The dysfunction between the House and Senate “happens all the time,” he said. “It’s no big deal.”

Miller praised Busch for his efforts. “The speaker couldn’t have worked harder,” he said. Busch rolled his eyes.

Senate President Mike Miller talks to reporters after bill signing.

Senate President Mike Miller talks to reporters after bill signing.

Doomsday was Miller’s brainchild

It was Miller who early in the session came up with the idea of the “doomsday” budget. He wanted unpleasant spending cuts in the governor’s budget that were to happen if legislators did not back tax hikes. The $500 million in cuts – half of them to K-12 and higher education – were designed “to give people the courage to vote” for the tax increases.

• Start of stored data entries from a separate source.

### src/rtl/op_chain_pipe.sv
// Lane-wise unary-op chain: full mode latency STAGES, reduced mode latency 1, one word/cycle.
// Single global enable: out_valid & ~out_ready freezes every stage and drops in_ready.
module op_chain_pipe #(
   parameter int WIDTH  = 2,
   parameter int STAGES = 8,
   parameter int CNTW   = 16
) (
   input  logic                      clk,
   input  logic                      rst_n,
   input  logic                      mode,
   input  logic                      cfg_we,
   input  logic [$clog2(STAGES)-1:0] cfg_idx,
   input  logic [1:0]                cfg_op,
   output logic                      cfg_err,
   input  logic                      in_valid,
   output logic                      in_ready,
   input  logic [WIDTH-1:0]          in_data,
   output logic                      out_valid,
   input  logic                      out_ready,
   output logic [WIDTH-1:0]          out_data,
   output logic                      busy,
   output logic [CNTW-1:0]           xfer_cnt
);

   localparam int IW = $clog2(STAGES);
   localparam logic [1:0] OP_PASS = 2'b00;
   localparam logic [1:0] OP_INV  = 2'b01;
   localparam logic [1:0] OP_F0   = 2'b10;
   localparam logic [1:0] OP_F1   = 2'b11;

   function automatic logic [WIDTH-1:0] apply_op(input logic [1:0] op, input logic [WIDTH-1:0] d);
      case (op)
         OP_INV:  apply_op = ~d;
         OP_F0:   apply_op = '0;
         OP_F1:   apply_op = '1;
         default: apply_op = d;
      endcase
   endfunction

   logic [1:0]       ops     [STAGES];
   logic [1:0]       ops_nxt [STAGES];
   logic [1:0]       red_op;
   logic [1:0]       red_nxt;
   logic             mode_q;
   logic [WIDTH-1:0] sdat    [STAGES];
   logic [STAGES-1:0] svld;
   logic             en;
   logic             acc;
   logic             idle;
   logic             idx_ok;
   logic             cfg_ok;

   assign out_valid = mode_q ? svld[0] : svld[STAGES-1];
   assign out_data  = mode_q ? sdat[0] : sdat[STAGES-1];
   assign en        = ~out_valid | out_ready;
   assign in_ready  = en;
   assign acc       = in_valid & en;
   assign busy      = |svld;
   assign idle      = ~busy & ~acc;
   assign idx_ok    = {1'b0, cfg_idx} < (IW+1)'(STAGES);
   assign cfg_ok    = cfg_we & idle & idx_ok;

   // Fold the updated table left to right: a force overrides, an invert flips bit 0
   // (pass<->invert, force-0<->force-1 under this encoding).
   always_comb begin
      red_nxt = OP_PASS;
      for (int k = 0; k < STAGES; k++) begin
         ops_nxt[k] = (cfg_ok && cfg_idx == IW'(k)) ? cfg_op : ops[k];
      end
      for (int k = 0; k < STAGES; k++) begin
         if (ops_nxt[k][1])
            red_nxt = ops_nxt[k];
         else if (ops_nxt[k][0])
            red_nxt = {red_nxt[1], ~red_nxt[0]};
      end
   end

   always_ff @(posedge clk or negedge rst_n) begin
      if (!rst_n) begin
         for (int k = 0; k < STAGES; k++) ops[k] <= OP_PASS;
         red_op  <= OP_PASS;
         mode_q  <= 1'b0;
         cfg_err <= 1'b0;
      end else begin
         cfg_err <= cfg_we & ~cfg_ok;
         if (cfg_ok) begin
            for (int k = 0; k < STAGES; k++) ops[k] <= ops_nxt[k];
            red_op <= red_nxt;
         end
         if (idle)
            mode_q <= mode;
      end
   end

   // Stages past 0 are kept empty in reduced mode so busy only reflects live words.
   always_ff @(posedge clk or negedge rst_n) begin
      if (!rst_n) begin
         svld <= '0;
         for (int k = 0; k < STAGES; k++) sdat[k] <= '0;
      end else if (en) begin
         svld[0] <= in_valid;
         sdat[0] <= apply_op(mode_q ? red_op : ops[0], in_data);
         for (int k = 1; k < STAGES; k++) begin
            svld[k] <= svld[k-1] & ~mode_q;
            sdat[k] <= apply_op(ops[k], sdat[k-1]);
         end
      end
   end

   always_ff @(posedge clk or negedge rst_n) begin
      if (!rst_n)
         xfer_cnt <= '0;
      else if (out_valid && out_ready && xfer_cnt != '1)
         xfer_cnt <= xfer_cnt + 1'b1;
   end

endmodule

No one expected the cuts to be implemented, but budgeters in both houses dug in their heels. “Both sides wouldn’t move,” Miller said. In the podcast, Busch insisted it could have been resolved last week.

Led by Miller, the Senate wanted a larger income tax hike, affecting more taxpayers; the House wanted only people making more than $100,000 and up to pay more, but at a lower rate, raising less money than the Senate. In the final hours of the session, the Senate caved in to almost all the House demands, hardly a model of compromise.

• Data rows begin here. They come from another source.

$ cat config.mk
export PLATFORM = sky130hd
export DESIGN_NAME = mul_accumulate
export DESIGN_NICKNAME = d
export VERILOG_FILES = /design/src/rtl/mul_accumulate.sv
export SDC_FILE = /design/constraint.sdc
export NUM_CORES = 1
export LEC_CHECK = 0
export ABC_CLOCK_PERIOD_IN_PS = 2980
export BUFFER_PORTS_ARGS = -buffer_cell sky130_fd_sc_hd__buf_2
export CAP_MARGIN = 10
export CORE_ASPECT_RATIO = 1.75
export CORE_UTILIZATION = 58
export DETAILED_ROUTE_END_ITERATION = 16
export GPL_TIMING_DRIVEN = 1
export PLACE_DENSITY = 0.87
export SLEW_MARGIN = 15
export SYNTH_ARGS = -nofsm -noshare
export SYNTH_HDL_FRONTEND = slang
export SYNTH_SLANG_ARGS = --single-unit
$ cat constraint.sdc
create_clock -name clk -period 2.98 [get_ports clk]
set_clock_uncertainty 0.05 [all_clocks]
set_input_delay 0.745 -clock clk [delete_from_list [all_inputs] [get_ports clk]]
set_output_delay 0.745 -clock clk [all_outputs]
set_load 0.05 [all_outputs]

“My conferees are clapping their hands,” Miller told reporters. “They’re pissed off.”

Special session in May likely

Give O’Malley a day or two to cool off and he’ll likely issue the order for a special session to raise taxes, the second of his tenure. Something starting around May 1 is likely for several reasons.

The most compelling reason for lawmakers to come back to finish the job is that they failed to pass not just tax hikes, but the Budget Reconciliation and Financing Act. This omnibus piece of legislation amends more than two dozen state laws, transferring funds and changing funding formulas and spending requirements affecting tens of millions of dollars. Without the BRFA (BUR-fa), the budget is incomplete and can’t be completely implemented. This includes the shift of some teacher pension costs to the counties.

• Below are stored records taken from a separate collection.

===== src/rtl/tcp_tx_seg_engine.sv =====
// tcp_tx_seg_engine: per-flow TCP transmit segment engine.
// Takes a scheduler request, reads the flow state, sizes the next segment
// by MSS / unsent bytes / peer window, writes back our_seq, emits one packet
// descriptor and returns a flag-clear update to the scheduler.
// Optional build macro: TCP_TX_ZWP_EN enables one-byte zero-window probes.
module tcp_tx_seg_engine #(
  parameter int FLOWID_W = 3,
  parameter int PTR_W    = 16,
  parameter int MSS      = 1460,
  parameter int RD_LAT   = 1
) (
  input  logic                clk,
  input  logic                rst,
  input  logic                sched_req_val,
  output logic                sched_req_rdy,
  input  logic [FLOWID_W-1:0] sched_req_flowid,
  input  logic                sched_req_rt,
  input  logic                sched_req_ack,
  output logic                state_rd_req_val,
  output logic [FLOWID_W-1:0] state_rd_req_flowid,
  input  logic [PTR_W:0]      rd_tail_ptr,
  input  logic [31:0]         rd_our_seq,
  input  logic [31:0]         rd_acked,
  input  logic [15:0]         rd_their_win,
  input  logic [31:0]         rd_their_ack,
  input  logic [15:0]         rd_our_win,
  output logic                state_wr_val,
  output logic [FLOWID_W-1:0] state_wr_flowid,
  output logic [31:0]         state_wr_seq,
  output logic                pkt_val,
  input  logic                pkt_rdy,
  output logic [FLOWID_W-1:0] pkt_flowid,
  output logic [31:0]         pkt_seq,
  output logic [31:0]         pkt_ack,
  output logic [7:0]          pkt_flags,
  output logic [15:0]         pkt_win,
  output logic [PTR_W-1:0]    pkt_pl_addr,
  output logic [PTR_W:0]      pkt_pl_len,
  output logic                upd_val,
  input  logic                upd_rdy,
  output logic [FLOWID_W-1:0] upd_flowid,
  output logic                upd_clr_rt,
  output logic                upd_clr_ack,
  output logic                upd_clr_data
);

  localparam int PW = PTR_W + 1;
  // RDWAIT lasts RD_LAT-1 cycles; the counter is loaded with one less.
  localparam logic [2:0] WAIT_INIT = (RD_LAT > 1) ? 3'(RD_LAT - 2) : 3'd0;
  localparam logic [7:0] FLAG_ACK = 8'h10;
  localparam logic [7:0] FLAG_PSH = 8'h08;

  typedef enum logic [2:0] {
    S_IDLE, S_RDREQ, S_RDWAIT, S_CAPT, S_CALC, S_PKT, S_UPD
  } state_t;

  state_t              state;
  logic [2:0]          wait_cnt;
  logic [FLOWID_W-1:0] req_flowid;
  logic                req_rt;
  logic                req_ack;

  // Flow state captured once the read response is valid.
  logic [PW-1:0]       cap_tail;
  logic [31:0]         cap_our_seq;
  logic [31:0]         cap_acked;
  logic [15:0]         cap_their_win;
  logic [31:0]         cap_their_ack;
  logic [15:0]         cap_our_win;

  // Segment sizing results (combinational from the captured state).
  logic [PW-1:0]       start_lo;
  logic [PW-1:0]       unsent;
  logic [PW-1:0]       inflight;
  logic [31:0]         win_ext;
  logic [31:0]         avail;
  logic [31:0]         len_w;
  logic [PW-1:0]       calc_len;
  logic [PW-1:0]       rem;
  logic                probe;
  logic                has_data;
  logic                produce;
  logic                clr_data;

  // Segment sizing: all pointer arithmetic is modulo 2^(PTR_W+1).
  always_comb begin
    start_lo = req_rt ? cap_acked[PW-1:0] : cap_our_seq[PW-1:0];
    unsent   = cap_tail - start_lo;
    inflight = start_lo - cap_acked[PW-1:0];
    win_ext  = {16'd0, cap_their_win};
    if (win_ext > 32'(inflight)) begin
      avail = win_ext - 32'(inflight);
    end else begin
      avail = 32'd0;
    end
    len_w = 32'(MSS);
    if (32'(unsent) < len_w) begin
      len_w = 32'(unsent);
    end
    if (avail < len_w) begin
      len_w = avail;
    end
    probe = 1'b0;
`ifdef TCP_TX_ZWP_EN
    // Closed window with nothing in flight: send a single probe byte.
    if (!req_rt && cap_their_win == 16'd0 && unsent != '0 && inflight == '0) begin
      len_w = 32'd1;
      probe = 1'b1;
    end
`endif
    calc_len = len_w[PW-1:0];
    rem      = unsent - calc_len;
    has_data = (calc_len != '0);
    produce  = req_rt | req_ack | has_data;
    clr_data = (rem == '0) && !probe;
  end

  // Control FSM with all outputs registered; reset aborts any transaction.
  always_ff @(posedge clk or posedge rst) begin
    if (rst) begin
      state               <= S_IDLE;
      wait_cnt            <= 3'd0;
      req_flowid          <= '0;
      req_rt              <= 1'b0;
      req_ack             <= 1'b0;
      cap_tail            <= '0;
      cap_our_seq         <= '0;
      cap_acked           <= '0;
      cap_their_win       <= '0;
      cap_their_ack       <= '0;
      cap_our_win         <= '0;
      sched_req_rdy       <= 1'b1;
      state_rd_req_val    <= 1'b0;
      state_rd_req_flowid <= '0;
      state_wr_val        <= 1'b0;
      state_wr_flowid     <= '0;
      state_wr_seq        <= '0;
      pkt_val             <= 1'b0;
      pkt_flowid          <= '0;
      pkt_seq             <= '0;
      pkt_ack             <= '0;
      pkt_flags           <= '0;
      pkt_win             <= '0;
      pkt_pl_addr         <= '0;
      pkt_pl_len          <= '0;
      upd_val             <= 1'b0;
      upd_flowid          <= '0;
      upd_clr_rt          <= 1'b0;
      upd_clr_ack         <= 1'b0;
      upd_clr_data        <= 1'b0;
    end else begin
      case (state)
        S_IDLE: begin
          if (sched_req_val) begin
            req_flowid          <= sched_req_flowid;
            req_rt              <= sched_req_rt;
            req_ack             <= sched_req_ack;
            sched_req_rdy       <= 1'b0;
            state_rd_req_val    <= 1'b1;
            state_rd_req_flowid <= sched_req_flowid;
            state               <= S_RDREQ;
          end
        end
        S_RDREQ: begin
          state_rd_req_val <= 1'b0;
          wait_cnt         <= WAIT_INIT;
          state            <= (RD_LAT > 1) ? S_RDWAIT : S_CAPT;
        end
        S_RDWAIT: begin
          if (wait_cnt == 3'd0) begin
            state <= S_CAPT;
          end else begin
            wait_cnt <= wait_cnt - 3'd1;
          end
        end
        S_CAPT: begin
          cap_tail      <= rd_tail_ptr;
          cap_our_seq   <= rd_our_seq;
          cap_acked     <= rd_acked;
          cap_their_win <= rd_their_win;
          cap_their_ack <= rd_their_ack;
          cap_our_win   <= rd_our_win;
          state         <= S_CALC;
        end
        S_CALC: begin
          state_wr_val    <= !req_rt && has_data;
          state_wr_flowid <= req_flowid;
          state_wr_seq    <= cap_our_seq + 32'(calc_len);
          pkt_flowid      <= req_flowid;
          pkt_seq         <= req_rt ? cap_acked : cap_our_seq;
          pkt_ack         <= cap_their_ack;
          pkt_flags       <= FLAG_ACK | (has_data ? FLAG_PSH : 8'h00);
          pkt_win         <= cap_our_win;
          pkt_pl_addr     <= req_rt ? cap_acked[PTR_W-1:0] : cap_our_seq[PTR_W-1:0];
          pkt_pl_len      <= calc_len;
          upd_flowid      <= req_flowid;
          upd_clr_rt      <= req_rt;
          upd_clr_ack     <= 1'b1;
          upd_clr_data    <= clr_data;
          if (produce) begin
            pkt_val <= 1'b1;
            state   <= S_PKT;
          end else begin
            upd_val <= 1'b1;
            state   <= S_UPD;
          end
        end
        S_PKT: begin
          state_wr_val <= 1'b0;
          if (pkt_rdy) begin
            pkt_val <= 1'b0;
            upd_val <= 1'b1;
            state   <= S_UPD;
          end
        end
        S_UPD: begin
          state_wr_val <= 1'b0;
          if (upd_rdy) begin
            upd_val       <= 1'b0;
            sched_req_rdy <= 1'b1;
            state         <= S_IDLE;
          end
        end
        default: begin
          state <= S_IDLE;
        end
      endcase
    end
  end

endmodule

With a week or two, the constituencies most impacted by budget cuts will have had time to get their members riled up: the teachers union facing loss of school funding, college students and administrators facing tuition hikes, state workers no longer getting their first cost of living raise in years.

Other constituencies also have pressing needs. The counties are about to finalize their local budget proposals, most of which must be passed by the end of May. They all depend on state funding. Over the last three years, the counties have lost much of their state aid, but they still need to know the final figure what they’ll get.

More than half of most local budgets go to schools, and the school systems need to know what they’re getting. Will they get what they thought was coming through most of the session, or the doomsday hit? University regents and community college trustees need to know whether they need to raise tuitions to make up for the 10% doomsday cut. State agencies need to know if they must trim operating expenses 8% come July, and whether another 500 state positions must go.

Not to be dismissed is the elimination of the $12 million in scholarships delegates and senators dole out to constituents, often at high school graduation and awards ceremonies in May. Howard County Sen. Allan Kittleman and his father, the late senator and delegate Robert Kittleman, have sought to wipe out this program over the years, but it is popular with legislators.

The GOP in general is happy with this and most other doomsday cuts, which look much like their budget trimming plans with the goal of no new taxes in past years. The Democratic supermajority and its constituencies are not likely to go along.